Filmplakat Wolf Creek
Regie Greg McLean  Drehbuch Greg McLean  Produzenten Greg McLean, David Lightfoot 
Genre Horror  FSK 18  Filmlänge 99 min
Land Australien  Kinostart 13.07.2006  Verleih Kinowelt

Story

Eigentlich wollten Liz, Kristy und Ben nur eine gemütliche Rucksacktour durch Australien machen. Gut gelaunt brechen sie mit ihrem alten Auto auf. Als sie nach Wolf Creek kommen, schwankt die Stimmung der drei Freunde jedoch sehr schnell um. Die Batterie ihres Autos ist leer und so müssen sie sich bei Nacht und Nebel von einem älteren Mann in das nächste Dorf abschleppen lassen.

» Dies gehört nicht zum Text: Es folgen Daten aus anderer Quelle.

`src/core/sats_pkg.sv`:
```
// Shared constants and types for the serial access status tracker
package sats_pkg;
   // ----------------------------------------------------------------
   // Register port
   // ----------------------------------------------------------------
   localparam int unsigned ADDR_W           = 20;
   localparam logic [19:0] OFF_ACC_STATUS   = 20'h1d118;
   localparam logic [19:0] OFF_TARGET_CFG   = 20'h1d120;
   localparam logic [19:0] OFF_INIT_CTRL    = 20'h1d124;
   // ----------------------------------------------------------------
   // Status word field positions (bit 31 is the first printed bit)
   // ----------------------------------------------------------------
   localparam int unsigned POS_TGT_SEL      = 31;
   localparam int unsigned POS_LINE_BUSY    = 30;
   localparam int unsigned POS_HOLD_OFF     = 27;
   localparam int unsigned POS_TGT_STAGE    = 25;
   localparam int unsigned POS_TGT_ACK      = 24;
   localparam int unsigned POS_TGT_SUB      = 16;
   localparam int unsigned POS_INIT_BUSY    = 15;
   localparam int unsigned POS_INIT_STAGE   = 9;
   localparam int unsigned POS_INIT_ACK     = 8;
   localparam int unsigned POS_INIT_TALLY   = 0;
   // ----------------------------------------------------------------
   // Control field positions, reset values and bus constants
   // ----------------------------------------------------------------
   localparam int unsigned POS_CFG_ADDR     = 0;
   localparam int unsigned POS_CFG_EN       = 8;
   localparam int unsigned POS_CTRL_START   = 0;
   localparam int unsigned POS_CTRL_SIZE    = 4;
   localparam logic [6:0]  RST_OWN_ADDR     = 7'h00;
   localparam logic        RST_TGT_EN       = 1'b0;
   localparam logic [3:0]  RST_SIZE         = 4'h0;
   localparam logic [6:0]  ALERT_ADDR       = 7'h0c;
   localparam logic [3:0]  ACK_BIT          = 4'h8;
   localparam logic [3:0]  LAST_DATA_BIT    = 4'h7;
   // ----------------------------------------------------------------
   // Types
   // ----------------------------------------------------------------
   typedef enum logic [1:0] {
      TSTG_ADDR  = 2'b00,
      TSTG_SUB   = 2'b01,
      TSTG_WDATA = 2'b10,
      TSTG_RDATA = 2'b11
   } sats_tstage_t;
   typedef enum logic [2:0] {
      ISTG_START   = 3'b000,
      ISTG_ADDR    = 3'b001,
      ISTG_SUB     = 3'b010,
      ISTG_RESTART = 3'b011,
      ISTG_RDATA   = 3'b100,
      ISTG_WDATA   = 3'b101,
      ISTG_STOP    = 3'b110
   } sats_istage_t;
   typedef enum logic [2:0] {
      TS_IDLE  = 3'b000,
      TS_ADDR  = 3'b001,
      TS_SUB   = 3'b010,
      TS_WDATA = 3'b011,
      TS_RDATA = 3'b100,
      TS_WAIT  = 3'b101
   } sats_tstate_t;
endpackage

```
`src/core/sats_init_if.sv`:
```
// Carrier between the core and the initiator status tracker
`timescale 1ns/1ps
interface sats_init_if;
   logic         busy;
   logic         soft_rst;
   logic         stage_valid;
   logic [2:0]   stage_in;
   logic         ack_in;
   logic         byte_done;
   logic [2:0]   stage_q;
   logic         ack_q;
   logic [3:0]   tally_q;
   modport core (
      output busy, soft_rst, stage_valid, stage_in, ack_in, byte_done,
      input  stage_q, ack_q, tally_q
   );
   modport tracker (
      input  busy, soft_rst, stage_valid, stage_in, ack_in, byte_done,
      output stage_q, ack_q, tally_q
   );
endinterface

```
`src/core/sats_core.sv`:
```
// Serial access status tracker: target bus observer, registers, status word
//
// Local design decisions: strobed register access and the address map.
`timescale 1ns/1ps
module sats_core import sats_pkg::*; #(
   parameter logic [6:0] OWN_ADDR_RST = RST_OWN_ADDR
) (
   input  wire logic              i_clock,
   input  wire logic              i_rst_n,
   input  wire logic              i_soft_rst,
   input  wire logic              i_scl,
   input  wire logic              i_sda,
   output logic                   o_sda_out,
   output logic                   o_sda_oe,
   input  wire logic [ADDR_W-1:0] i_addr,
   input  wire logic [31:0]       i_wdata,
   input  wire logic              i_wr,
   input  wire logic              i_rd,
   output logic      [31:0]       o_rdata,
   input  wire logic [7:0]        i_tgt_rd_byte,
   output logic      [7:0]        o_tgt_wr_byte,
   output logic                   o_tgt_wr_valid,
   input  wire logic              i_init_stage_valid,
   input  wire logic [2:0]        i_init_stage,
   input  wire logic              i_init_ack_slot,
   input  wire logic              i_init_byte_done,
   input  wire logic              i_init_done,
   input  wire logic              i_init_abort,
   output logic                   o_init_start,
   output logic      [3:0]        o_init_size
);
   // ----------------------------------------------------------------
   // Declarations
   // ----------------------------------------------------------------
   logic [1:0]   pins;
   logic         scl;
   logic         sda;
   logic         scl_q_reg;
   logic         sda_q_reg;
   logic         scl_rise;
   logic         scl_fall;
   logic         start_det;
   logic         stop_det;
   logic         line_busy_reg;
   sats_tstate_t state_reg;
   sats_tstage_t tstage_reg;
   logic         selected_reg;
   logic         read_dir_reg;
   logic [3:0]   bit_cnt_reg;
   logic [7:0]   shift_reg;
   logic [7:0]   tx_reg;
   logic         master_nack_reg;
   logic [7:0]   sub_addr_reg;
   logic         sda_oe_reg;
   logic [7:0]   wr_byte_reg;
   logic         wr_valid_reg;
   logic         in_frame;
   logic         byte_in;
   logic         ack_end;
   logic         addr_hit;
   logic         tgt_ack;
   logic         hold_off;
   logic         we_ack;
   logic         next_read;
   logic         tgt_en_reg;
   logic [6:0]   own_addr_reg;
   logic         start_reg;
   logic [3:0]   size_reg;
   logic [31:0]  status_word;
   logic [31:0]  rdata_reg;
   logic         wr_cfg;
   logic         wr_ctrl;

   sats_init_if init_bus ();

   // ----------------------------------------------------------------
   // Pin synchronisation and bus condition detection
   // ----------------------------------------------------------------
   sats_pin_sync #(
      .WIDTH      (2),
      .IDLE_LEVEL (2'h3)
   ) u_pin_sync (
      .i_clock (i_clock),
      .i_rst_n (i_rst_n),
      .i_async ({i_scl, i_sda}),
      .o_level (pins)
   );

   assign scl = pins[1];
   assign sda = pins[0];

   always_ff @(posedge i_clock or negedge i_rst_n) begin
      if (!i_rst_n) begin
         scl_q_reg <= 1'b1;
         sda_q_reg <= 1'b1;
      end else begin
         scl_q_reg <= scl;
         sda_q_reg <= sda;
      end
   end

   assign scl_rise  = scl & ~scl_q_reg;
   assign scl_fall  = ~scl & scl_q_reg;
   assign start_det = scl & scl_q_reg & sda_q_reg & ~sda;
   assign stop_det  = scl & scl_q_reg & ~sda_q_reg & sda;

   // Not set again after soft reset until a fresh START is seen
   always_ff @(posedge i_clock or negedge i_rst_n) begin
      if (!i_rst_n) begin
         line_busy_reg <= 1'b0;
      end else if (i_soft_rst) begin
         line_busy_reg <= 1'b0;
      end else if (start_det) begin
         line_busy_reg <= 1'b1;
      end else if (stop_det) begin
         line_busy_reg <= 1'b0;
      end
   end

   // ----------------------------------------------------------------
   // Bit counter and shifters
   // ----------------------------------------------------------------
   assign in_frame = (state_reg != TS_IDLE);
   assign byte_in  = in_frame & scl_fall & (bit_cnt_reg == LAST_DATA_BIT);
   assign ack_end  = in_frame & scl_fall & (bit_cnt_reg == ACK_BIT);
   assign addr_hit = tgt_en_reg &
                     ((shift_reg[7:1] == own_addr_reg) | (shift_reg[7:1] == ALERT_ADDR));

   always_ff @(posedge i_clock or negedge i_rst_n) begin
      if (!i_rst_n) begin
         bit_cnt_reg <= 4'h0;
      end else if (i_soft_rst) begin
         bit_cnt_reg <= 4'h0;
      end else if (start_det) begin
         // All ones, so the START's own clock fall wraps the count to bit 0
         bit_cnt_reg <= 4'hf;
      end else if (in_frame && scl_fall) begin
         bit_cnt_reg <= (bit_cnt_reg == ACK_BIT) ? 4'h0 : bit_cnt_reg + 4'h1;
      end
   end

   always_ff @(posedge i_clock or negedge i_rst_n) begin
      if (!i_rst_n) begin
         shift_reg       <= 8'h00;
         master_nack_reg <= 1'b0;
      end else if (in_frame && scl_rise) begin
         if (bit_cnt_reg < ACK_BIT) begin
            shift_reg <= {shift_reg[6:0], sda};
         end else begin
            master_nack_reg <= sda;
         end
      end
   end

   // ----------------------------------------------------------------
   // Target sequencer
   // ----------------------------------------------------------------
   always_ff @(posedge i_clock or negedge i_rst_n) begin
      if (!i_rst_n) begin
         state_reg    <= TS_IDLE;
         selected_reg <= 1'b0;
         read_dir_reg <= 1'b0;
      end else if (i_soft_rst) begin
         state_reg    <= TS_IDLE;
         selected_reg <= 1'b0;
      end else if (start_det) begin
         state_reg    <= TS_ADDR;
         selected_reg <= 1'b0;
      end else if (stop_det) begin
         state_reg    <= TS_IDLE;
         selected_reg <= 1'b0;
      end else begin
         unique case (state_reg)
            TS_ADDR: begin
               if (byte_in && addr_hit) begin
                  selected_reg <= 1'b1;
                  read_dir_reg <= shift_reg[0];
               end else if (byte_in) begin
                  state_reg <= TS_WAIT;
               end else if (ack_end && selected_reg) begin
                  state_reg <= read_dir_reg ? TS_RDATA : TS_SUB;
               end
            end
            TS_SUB: begin
               if (ack_end) begin
                  state_reg <= TS_WDATA;
               end
            end
            TS_RDATA: begin
               // A master NACK ends the read; wait for STOP or repeated START
               if (ack_end && master_nack_reg) begin
                  state_reg    <= TS_WAIT;
                  selected_reg <= 1'b0;
               end
            end
            TS_WDATA, TS_WAIT, TS_IDLE: begin
               state_reg <= state_reg;
            end
            default: begin
               state_reg <= TS_IDLE;
            end
         endcase
      end
   end

   // Stage only moves forward inside a frame; STOP and abort leave it as is
   always_ff @(posedge i_clock or negedge i_rst_n) begin
      if (!i_rst_n) begin
         tstage_reg <= TSTG_ADDR;
      end else if (i_soft_rst) begin
         tstage_reg <= TSTG_ADDR;
      end else if (start_det) begin
         tstage_reg <= TSTG_ADDR;
      end else if (ack_end && state_reg == TS_ADDR && selected_reg) begin
         tstage_reg <= read_dir_reg ? TSTG_RDATA : TSTG_SUB;
      end else if (ack_end && state_reg == TS_SUB) begin
         tstage_reg <= TSTG_WDATA;
      end
   end

   assign next_read = ack_end & ((state_reg == TS_ADDR && selected_reg && read_dir_reg) |
                                 (state_reg == TS_RDATA && !master_nack_reg));

   // ----------------------------------------------------------------
   // Sub-address and data transfer
   // ----------------------------------------------------------------
   always_ff @(posedge i_clock or negedge i_rst_n) begin
      if (!i_rst_n) begin
         sub_addr_reg <= 8'h00;
      end else if (ack_end && state_reg == TS_SUB) begin
         sub_addr_reg <= shift_reg;
      end else if (ack_end && state_reg == TS_WDATA) begin
         sub_addr_reg <= sub_addr_reg + 8'h01;
      end else if (ack_end && state_reg == TS_RDATA && !master_nack_reg) begin
         sub_addr_reg <= sub_addr_reg + 8'h01;
      end
   end

   always_ff @(posedge i_clock or negedge i_rst_n) begin
      if (!i_rst_n) begin
         tx_reg <= 8'hff;
      end else if (next_read) begin
         tx_reg <= i_tgt_rd_byte;
      end else if (state_reg == TS_RDATA && scl_fall && bit_cnt_reg < LAST_DATA_BIT) begin
         tx_reg <= {tx_reg[6:0], 1'b1};
      end
   end

   always_ff @(posedge i_clock or negedge i_rst_n) begin
      if (!i_rst_n) begin
         wr_byte_reg  <= 8'h00;
         wr_valid_reg <= 1'b0;
      end else begin
         wr_valid_reg <= ack_end & (state_reg == TS_WDATA);
         if (ack_end && state_reg == TS_WDATA) begin
            wr_byte_reg <= shift_reg;
         end
      end
   end

   // ----------------------------------------------------------------
   // Data line drive
   // ----------------------------------------------------------------
   assign we_ack = (bit_cnt_reg == ACK_BIT) &
                   ((state_reg == TS_ADDR && selected_reg) |
                    state_reg == TS_SUB | state_reg == TS_WDATA);

   // Registered drive lags synchronised SCL low by two cycles, well inside the hold time
   always_ff @(posedge i_clock or negedge i_rst_n) begin
      if (!i_rst_n) begin
         sda_oe_reg <= 1'b0;
      end else if (i_soft_rst) begin
         sda_oe_reg <= 1'b0;
      end else begin
         sda_oe_reg <= we_ack |
                       (state_reg == TS_RDATA && bit_cnt_reg < ACK_BIT && !tx_reg[7]);
      end
   end

   assign tgt_ack  = (state_reg == TS_ADDR || state_reg == TS_SUB ||
                      state_reg == TS_WDATA || state_reg == TS_RDATA) &&
                     (bit_cnt_reg == ACK_BIT);
   assign hold_off = line_busy_reg & ~selected_reg & (state_reg != TS_ADDR);

   // ----------------------------------------------------------------
   // Software registers
   // ----------------------------------------------------------------
   assign wr_cfg  = i_wr & (i_addr == OFF_TARGET_CFG);
   assign wr_ctrl = i_wr & (i_addr == OFF_INIT_CTRL);

   always_ff @(posedge i_clock or negedge i_rst_n) begin
      if (!i_rst_n) begin
         tgt_en_reg   <= RST_TGT_EN;
         own_addr_reg <= OWN_ADDR_RST;
      end else if (wr_cfg) begin
         tgt_en_reg   <= i_wdata[POS_CFG_EN];
         own_addr_reg <= i_wdata[POS_CFG_ADDR +: 7];
      end
   end

   // Software set wins over a completion arriving in the same cycle
   always_ff @(posedge i_clock or negedge i_rst_n) begin
      if (!i_rst_n) begin
         start_reg <= 1'b0;
      end else if (i_soft_rst) begin
         start_reg <= 1'b0;
      end else if (wr_ctrl && i_wdata[POS_CTRL_START]) begin
         start_reg <= 1'b1;
      end else if (i_init_done || i_init_abort) begin
         start_reg <= 1'b0;
      end
   end

   // Size is frozen while an operation runs
   always_ff @(posedge i_clock or negedge i_rst_n) begin
      if (!i_rst_n) begin
         size_reg <= RST_SIZE;
      end else if (wr_ctrl && !start_reg) begin
         size_reg <= i_wdata[POS_CTRL_SIZE +: 4];
      end
   end

   // ----------------------------------------------------------------
   // Initiator tracking
   // ----------------------------------------------------------------
   assign init_bus.busy        = start_reg;
   assign init_bus.soft_rst    = i_soft_rst;
   assign init_bus.stage_valid = i_init_stage_valid;
   assign init_bus.stage_in    = i_init_stage;
   assign init_bus.ack_in      = i_init_ack_slot;
   assign init_bus.byte_done   = i_init_byte_done;

   sats_init_track u_init_track (
      .i_clock (i_clock),
      .i_rst_n (i_rst_n),
      .bus     (init_bus)
   );

   // ----------------------------------------------------------------
   // Status word and read port
   // ----------------------------------------------------------------
   always_comb begin
      status_word = 32'h0000_0000;
      status_word[POS_TGT_SEL]          = selected_reg;
      status_word[POS_LINE_BUSY]        = line_busy_reg;
      status_word[POS_HOLD_OFF]         = hold_off;
      status_word[POS_TGT_STAGE +: 2]   = tstage_reg;
      status_word[POS_TGT_ACK]          = tgt_ack;
      status_word[POS_TGT_SUB +: 8]     = sub_addr_reg;
      status_word[POS_INIT_BUSY]        = start_reg;
      status_word[POS_INIT_STAGE +: 3]  = init_bus.stage_q;
      status_word[POS_INIT_ACK]         = init_bus.ack_q;
      status_word[POS_INIT_TALLY +: 4]  = init_bus.tally_q;
   end

   // Read data stands only in the cycle after the strobe
   always_ff @(posedge i_clock or negedge i_rst_n) begin
      if (!i_rst_n) begin
         rdata_reg <= 32'h0000_0000;
      end else if (i_rd) begin
         unique case (i_addr)
            OFF_ACC_STATUS: rdata_reg <= status_word;
            OFF_TARGET_CFG: begin
               rdata_reg <= 32'h0000_0000;
               rdata_reg[POS_CFG_EN]        <= tgt_en_reg;
               rdata_reg[POS_CFG_ADDR +: 7] <= own_addr_reg;
            end
            OFF_INIT_CTRL: begin
               rdata_reg <= 32'h0000_0000;
               rdata_reg[POS_CTRL_START]    <= start_reg;
               rdata_reg[POS_CTRL_SIZE +: 4] <= size_reg;
            end
            default: rdata_reg <= 32'h0000_0000;
         endcase
      end else begin
         rdata_reg <= 32'h0000_0000;
      end
   end

   // ----------------------------------------------------------------
   // Outputs
   // ----------------------------------------------------------------
   assign o_rdata        = rdata_reg;
   assign o_sda_out      = 1'b0;
   assign o_sda_oe       = sda_oe_reg;
   assign o_tgt_wr_byte  = wr_byte_reg;
   assign o_tgt_wr_valid = wr_valid_reg;
   assign o_init_start   = start_reg;
   assign o_init_size    = size_reg;
endmodule

```
`src/core/sats_pin_sync.sv`:
```
// Three-stage synchroniser with agreement filter for bus pins
`timescale 1ns/1ps
module sats_pin_sync #(
   parameter int unsigned     WIDTH      = 2,
   parameter logic [WIDTH-1:0] IDLE_LEVEL = '1
) (
   input  wire logic             i_clock,
   input  wire logic             i_rst_n,
   input  wire logic [WIDTH-1:0] i_async,
   output logic      [WIDTH-1:0] o_level
);
   logic [WIDTH-1:0] ff1_reg;
   logic [WIDTH-1:0] ff2_reg;
   logic [WIDTH-1:0] ff3_reg;
   logic [WIDTH-1:0] level_reg;

   // Idle bus is high, so reset to high avoids a false START
   always_ff @(posedge i_clock or negedge i_rst_n) begin
      if (!i_rst_n) begin
         ff1_reg   <= IDLE_LEVEL;
         ff2_reg   <= IDLE_LEVEL;
         ff3_reg   <= IDLE_LEVEL;
         level_reg <= IDLE_LEVEL;
      end else begin
         ff1_reg   <= i_async;
         ff2_reg   <= ff1_reg;
         ff3_reg   <= ff2_reg;
         level_reg <= (ff2_reg & ff3_reg) | (level_reg & (ff2_reg ^ ff3_reg));
      end
   end

   assign o_level = level_reg;
endmodule

```
`src/core/sats_init_track.sv`:
```
// Initiator stage, acknowledge slot and byte tally tracker
`timescale 1ns/1ps
module sats_init_track import sats_pkg::*; (
   input  wire logic   i_clock,
   input  wire logic   i_rst_n,
   sats_init_if.tracker bus
);
   logic       busy_q_reg;
   logic [2:0] stage_reg;
   logic       ack_reg;
   logic [3:0] tally_reg;
   logic       start_seen;

   assign start_seen = bus.busy & ~busy_q_reg;

   always_ff @(posedge i_clock or negedge i_rst_n) begin
      if (!i_rst_n) begin
         busy_q_reg <= 1'b0;
      end else begin
         busy_q_reg <= bus.busy;
      end
   end

   // Stage holds after the operation ends or aborts
   always_ff @(posedge i_clock or negedge i_rst_n) begin
      if (!i_rst_n) begin
         stage_reg <= ISTG_START;
      end else if (bus.soft_rst) begin
         stage_reg <= ISTG_START;
      end else if (bus.busy && bus.stage_valid) begin
         stage_reg <= bus.stage_in;
      end else if (start_seen) begin
         stage_reg <= ISTG_START;
      end
   end

   always_ff @(posedge i_clock or negedge i_rst_n) begin
      if (!i_rst_n) begin
         ack_reg <= 1'b0;
      end else begin
         ack_reg <= bus.busy & bus.ack_in & ~bus.soft_rst;
      end
   end

   // Tally is never cleared at the end, so an abort leaves the partial count
   always_ff @(posedge i_clock or negedge i_rst_n) begin
      if (!i_rst_n) begin
         tally_reg <= 4'h0;
      end else if (bus.soft_rst || start_seen) begin
         tally_reg <= 4'h0;
      end else if (bus.busy && bus.byte_done && tally_reg != 4'hf) begin
         tally_reg <= tally_reg + 4'h1;
      end
   end

   assign bus.stage_q = stage_reg;
   assign bus.ack_q   = ack_reg;
   assign bus.tally_q = tally_reg;
endmodule

```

Dort angekommen finden sie sich jedoch an einem Ort wieder, der mehr einer verlassenen Stadtruine als einem belebten Fleckchen Land ähnelt. Die Katastrophe ist perfekt, als die drei einen Schlaftrank verabreicht bekommen und am nächsten Morgen gefesselt in einer alten Lagerhütte wieder aufwachen…

Schauspieler

Wolf Creek John Jarratt, Nathan Phillips, Cassandra Magrath, Kestie Morassi, Gordon Poole

Filmkritik von Kathrin Lang

Kathrin vergibt 2 von 5 Ms Wolf Creek Da haben wir ihn mal wieder, den Horrorfilm ohne jeglichen Sinn und Verstand. Es ist nicht so, dass „Wolf Creek“ besonders gewaltvoll oder ekelhaft wäre, nein das ist es nicht, es ist diese Sinnlosigkeit die hinter allem steht. Warum geschieht dies alles? Warum hat dieser Mann den unwiderstehlichen Drang dazu, alles umzubringen was in seine Nähe kommt? Und was zum Teufel hat es mit diesem seltsamen „Wolf Creek“ auf sich? Fragen über Fragen auf die dieser Film keine, bis nur sehr spärliche Antworten liefert. Somit ist aus „Wolf Creek“ ein weiterer hirnrissiger Horrorfilm geworden, der außer ein paar ganz guten Schauspielern, einigen gewaltvollen Szenen und viel Blut, nichts weiter zu bieten hat.